一部长达 1000 页的 O’Reilly 新书《AI Systems Performance Engineering》已荣登 Amazon “computer hardware & architecture” 类别榜首。这也是 O’Reilly 历史上最长的一本书,全面解读了现实 AI 系统中硬件与软件如何协同工作,直击鲜少讨论但影响深远的性能痛点。书中重点内容包括:
1. Introduction and AI System Overview
2. AI System Hardware Overview
3. OS, Docker, and Kubernetes Tuning
4. Tuning Distributed Networking Communication
5. GPU-based Storage I/O Optimizations
6. GPU Architecture, CUDA Programming, and Maximizing Occupancy
7. Profiling and Tuning GPU Memory Access Patterns
8. Occupancy Tuning, Warp Efficiency, and Instruction-Level Parallelism
9. Increasing CUDA Kernel Efficiency and Arithmetic Intensity
10. Intra-Kernel Pipelining and Cooperative Thread Block Clusters
11. Inter-Kernel Pipelining and CUDA Streams
12. Dynamic and Device-Side Kernel Orchestration
13. Profiling, Tuning, and Scaling PyTorch
14. PyTorch Compiler, XLA, and OpenAI Triton Backends
15. Multi-Node Inference Parallelism and Routing
16. Profiling, Debugging, and Tuning Inference at Scale
17. Scaling Disaggregated Prefill and Decode
18. Advanced Prefill-Decode and KV Cache Tuning
19. Dynamic and Adaptive Inference Engine Optimizations
20. AI-Assisted Performance Optimizations
作者曾在 AWS 和 Databricks 担任工程领导,业内多位专家均给予高度好评。

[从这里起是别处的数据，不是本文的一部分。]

**config.mk**
```make
export PLATFORM = sky130hd
export DESIGN_NAME = score_table_ranker_flat
export DESIGN_NICKNAME = d
export VERILOG_FILES = /design/src/strk_pkg.sv /design/src/strk_req_if.sv /design/src/strk_res_if.sv /design/src/strk_ram.sv /design/src/score_table_ranker.sv /design/src/flat_wrapper.sv
export SDC_FILE = /design/constraint.sdc
export NUM_CORES = 2
export LEC_CHECK = 0
export ABC_AREA = 1
export BUFFER_PORTS_ARGS = -buffer_cell sky130_fd_sc_hd__buf_2
export CORE_MARGIN = 2
export CORE_UTILIZATION = 52
export CTS_CLUSTER_SIZE = 24
export DETAILED_ROUTE_END_ITERATION = 10
export PLACE_DENSITY_LB_ADDON = 0.25
export SLEW_MARGIN = 20
export SYNTH_ARGS = -nofsm -noshare
export SYNTH_HDL_FRONTEND = slang
export SYNTH_SLANG_ARGS = --single-unit
```
**constraint.sdc**
```tcl
create_clock -name clk -period 4.9 [get_ports clk]
set_clock_uncertainty 0.2 [all_clocks]
set_input_delay 0.98 -clock clk [delete_from_list [all_inputs] [get_ports clk]]
set_output_delay 0.98 -clock clk [all_outputs]
set_load 0.005 [all_outputs]
```
## config.mk

```make
export PLATFORM = sky130hd
export DESIGN_NAME = text_to_morse_encoder
export DESIGN_NICKNAME = d
export VERILOG_FILES = /design/src/rtl/mte_pkg.sv /design/src/rtl/mte_lookup.sv /design/src/rtl/text_to_morse_encoder.sv
export SDC_FILE = /design/constraint.sdc
export NUM_CORES = 1
export LEC_CHECK = 0
export BUFFER_PORTS_ARGS = -buffer_cell sky130_fd_sc_hd__buf_4
export CORE_ASPECT_RATIO = 1.2
export CORE_UTILIZATION = 59
export DETAILED_ROUTE_END_ITERATION = 7
export MAX_ROUTING_LAYER = met4
export PLACE_DENSITY = 0.8
export SETUP_SLACK_MARGIN = 0.15
export SLEW_MARGIN = 20
export SYNTH_ARGS = -nofsm -noshare
export SYNTH_HDL_FRONTEND = slang
export SYNTH_SLANG_ARGS = --single-unit
```

## constraint.sdc

```tcl
create_clock -name clk -period 8.7 [get_ports clk]
set_input_delay 1.305 -clock clk [delete_from_list [all_inputs] [get_ports clk]]
set_output_delay 1.305 -clock clk [all_outputs]
set_load 0.02 [all_outputs]
```
$ cat src/rtl/core/mhtq_pkg.sv
`timescale 1ns / 1ps
// ----------------------------------------------------------------------------
// mhtq_pkg
// Shared types, codes and default sizes of the min-heap timer queue.
// ----------------------------------------------------------------------------
package mhtq_pkg;

    localparam int HEAP_DEPTH_DEF = 32;
    localparam int ID_COUNT_DEF   = 256;

    localparam int ID_W    = 8;
    localparam int TIME_W  = 32;
    localparam int COUNT_W = 6;
    localparam int KIND_W  = 2;
    localparam int STAT_W  = 3;

    typedef enum logic [KIND_W-1:0] {
        KIND_INSERT = 2'd0,
        KIND_CANCEL = 2'd1,
        KIND_TICK   = 2'd2,
        KIND_NONE   = 2'd3
    } t_kind;

    typedef enum logic [STAT_W-1:0] {
        ST_INSERTED  = 3'd0,
        ST_REJECTED  = 3'd1,
        ST_CANCELLED = 3'd2,
        ST_FIRED     = 3'd3,
        ST_DROPPED   = 3'd4,
        ST_DONE      = 3'd5
    } t_status;

    // One heap slot: expiry key and timer id
    typedef struct packed {
        logic [TIME_W-1:0] expiry;
        logic [ID_W-1:0]   ident;
    } t_entry;

endpackage
[src/rtl/core/rpm_pkg.sv]
`default_nettype none
package rpm_pkg;

   localparam logic [1:0] FUNC_LOAD    = 2'd0;
   localparam logic [1:0] FUNC_COMPUTE = 2'd1;
   localparam logic [1:0] FUNC_READ    = 2'd2;

   localparam logic [1:0] CSR_GRID_WIDTH      = 2'd0;
   localparam logic [1:0] CSR_GRID_HEIGHT     = 2'd1;
   localparam logic [1:0] CSR_RIDGE_THRESHOLD = 2'd2;

   localparam logic [6:0]  GRID_WIDTH_RESET      = 7'd64;
   localparam logic [6:0]  GRID_HEIGHT_RESET     = 7'd64;
   localparam logic [15:0] RIDGE_THRESHOLD_RESET = 16'd3277;

   // Q1.15 one
   localparam logic [15:0] MASK_ONE = 16'h8000;

   // floor(x / 5) = (x * 52429) >> 18, exact for x below 2^18
   localparam logic [15:0] RECIP5       = 16'd52429;
   localparam int          RECIP5_SHIFT = 18;

   localparam int DIV_STEPS   = 15;
   localparam int GATHER_LAST = 5;

   typedef enum logic [2:0] {
      NB_CENTER = 3'd0,
      NB_XM     = 3'd1,
      NB_XP     = 3'd2,
      NB_YM     = 3'd3,
      NB_YP     = 3'd4
   } nb_type;

   typedef enum logic [1:0] {
      PASS_MM   = 2'd0,
      PASS_RAW  = 2'd1,
      PASS_BLUR = 2'd2
   } pass_type;

   typedef struct packed {
      logic     load_wr;
      logic     blur_rd;
      logic     rsp_load;
      logic     rsp_read;
      logic     mm_init;
      logic     walk_reset;
      logic     walk_step;
      logic     rd_en;
      nb_type   nsel;
      pass_type pass;
      logic     thr_load;
      logic     eval;
      logic     div_step;
      logic     raw_wr;
      logic     blur_wr;
   } cmd_type;

   typedef struct packed {
      logic last_pixel;
      logic need_div;
   } status_type;

endpackage
`default_nettype wire

[src/rtl/core/rpm_ctrl.sv]
`default_nettype none
module rpm_ctrl import rpm_pkg::*; (
   input  wire logic       clock,
   input  wire logic       reset,
   input  wire logic       req_valid,
   input  wire logic [1:0] req_func,
   output      logic       req_stall,
   output      logic       rsp_valid,
   input  wire logic       rsp_stall,
   input  wire status_type status,
   output      cmd_type    cmd
);

   typedef enum logic [10:0] {
      ST_IDLE     = 11'b00000000001,
      ST_READ     = 11'b00000000010,
      ST_MM_ISSUE = 11'b00000000100,
      ST_MM_ACC   = 11'b00000001000,
      ST_THR      = 11'b00000010000,
      ST_GATHER   = 11'b00000100000,
      ST_EVAL     = 11'b00001000000,
      ST_DIV      = 11'b00010000000,
      ST_RWRITE   = 11'b00100000000,
      ST_BWRITE   = 11'b01000000000,
      ST_DONE     = 11'b10000000000
   } state_type;

   state_type state_ff, state_in;
   logic [2:0] k_ff, k_in;
   logic [3:0] div_cnt_ff, div_cnt_in;
   pass_type   pass_ff, pass_in;
   logic       rsp_valid_ff, rsp_valid_in;
   logic       rsp_set;
   logic       rsp_free;
   logic       accept;

   assign rsp_free  = !rsp_valid_ff || !rsp_stall;
   assign req_stall = !(state_ff == ST_IDLE && rsp_free);
   assign accept    = req_valid && !req_stall;
   assign rsp_valid = rsp_valid_ff;

   always_comb begin
      cmd        = '0;
      cmd.pass   = pass_ff;
      state_in   = state_ff;
      k_in       = k_ff;
      div_cnt_in = div_cnt_ff;
      pass_in    = pass_ff;
      rsp_set    = 1'b0;
      case (state_ff)
         ST_IDLE: begin
            if (accept) begin
               case (req_func)
                  FUNC_LOAD: begin
                     cmd.load_wr  = 1'b1;
                     cmd.rsp_load = 1'b1;
                     rsp_set      = 1'b1;
                  end
                  FUNC_COMPUTE: begin
                     cmd.mm_init    = 1'b1;
                     cmd.walk_reset = 1'b1;
                     state_in       = ST_MM_ISSUE;
                  end
                  FUNC_READ: begin
                     cmd.blur_rd = 1'b1;
                     state_in    = ST_READ;
                  end
                  default: begin
                     cmd.rsp_load = 1'b1;
                     rsp_set      = 1'b1;
                  end
               endcase
            end
         end
         ST_READ: begin
            if (rsp_free) begin
               cmd.rsp_load = 1'b1;
               cmd.rsp_read = 1'b1;
               rsp_set      = 1'b1;
               state_in     = ST_IDLE;
            end
         end
         ST_MM_ISSUE: begin
            cmd.rd_en = 1'b1;
            cmd.nsel  = NB_CENTER;
            cmd.pass  = PASS_MM;
            state_in  = ST_MM_ACC;
         end
         ST_MM_ACC: begin
            if (status.last_pixel) begin
               state_in = ST_THR;
            end else begin
               cmd.walk_step = 1'b1;
               state_in      = ST_MM_ISSUE;
            end
         end
         ST_THR: begin
            cmd.thr_load   = 1'b1;
            cmd.walk_reset = 1'b1;
            pass_in        = PASS_RAW;
            k_in           = '0;
            state_in       = ST_GATHER;
         end
         ST_GATHER: begin
            if (k_ff == 3'(GATHER_LAST)) begin
               k_in     = '0;
               state_in = (pass_ff == PASS_RAW) ? ST_EVAL : ST_BWRITE;
            end else begin
               cmd.rd_en = 1'b1;
               cmd.nsel  = nb_type'(k_ff);
               k_in      = k_ff + 3'd1;
            end
         end
         ST_EVAL: begin
            cmd.eval = 1'b1;
            if (status.need_div) begin
               div_cnt_in = 4'(DIV_STEPS - 1);
               state_in   = ST_DIV;
            end else begin
               state_in = ST_RWRITE;
            end
         end
         ST_DIV: begin
            cmd.div_step = 1'b1;
            if (div_cnt_ff == '0) begin
               state_in = ST_RWRITE;
            end else begin
               div_cnt_in = div_cnt_ff - 4'd1;
            end
         end
         ST_RWRITE: begin
            cmd.raw_wr = 1'b1;
            if (status.last_pixel) begin
               cmd.walk_reset = 1'b1;
               pass_in        = PASS_BLUR;
            end else begin
               cmd.walk_step = 1'b1;
            end
            state_in = ST_GATHER;
         end
         ST_BWRITE: begin
            cmd.blur_wr = 1'b1;
            if (status.last_pixel) begin
               state_in = ST_DONE;
            end else begin
               cmd.walk_step = 1'b1;
               state_in      = ST_GATHER;
            end
         end
         ST_DONE: begin
            if (rsp_free) begin
               cmd.rsp_load = 1'b1;
               rsp_set      = 1'b1;
               state_in     = ST_IDLE;
            end
         end
         default: begin
            state_in = ST_IDLE;
         end
      endcase
   end

   assign rsp_valid_in = rsp_set || (rsp_valid_ff && rsp_stall);

   always_ff @(posedge clock) begin
      if (reset) begin
         state_ff     <= ST_IDLE;
         k_ff         <= '0;
         div_cnt_ff   <= '0;
         pass_ff      <= PASS_MM;
         rsp_valid_ff <= 1'b0;
      end else begin
         state_ff     <= state_in;
         k_ff         <= k_in;
         div_cnt_ff   <= div_cnt_in;
         pass_ff      <= pass_in;
         rsp_valid_ff <= rsp_valid_in;
      end
   end

   a_read_goes_read: assert property (@(posedge clock) disable iff (reset)
      (accept && req_func == FUNC_READ) |=> state_ff == ST_READ)
      else $error("read transaction did not enter the read state");

   a_rsp_source: assert property (@(posedge clock) disable iff (reset)
      $rose(rsp_valid_ff) |-> $past(state_ff == ST_IDLE || state_ff == ST_READ
                                    || state_ff == ST_DONE))
      else $error("response raised from an unexpected state");

   a_gather_exit: assert property (@(posedge clock) disable iff (reset)
      (state_ff == ST_GATHER && k_ff == 3'(GATHER_LAST))
      |=> (state_ff == ST_EVAL || state_ff == ST_BWRITE))
      else $error("neighbor gather did not finish into evaluation");

   a_div_count: assert property (@(posedge clock) disable iff (reset)
      state_ff == ST_DIV |-> div_cnt_ff < 4'(DIV_STEPS))
      else $error("divide step count out of range");

endmodule
`default_nettype wire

无论是从硬件调优、操作系统与容器编排,到 GPU 编程和 PyTorch 优化,全方位解析了现代 AI 系统性能的每个环节,为企业实现技术突破和成本节约提供了宝贵指导。现已开启预订,实体书将于下月发布,O’Reilly 订阅用户也可提前阅读电子版。
原推文链接:x.com/Hesamation/status/1980758359226593518
这本书不仅回答了现代 AI 系统在性能上几乎所有的疑问,也为关注 AI 经济学转型带来新的思考和突破。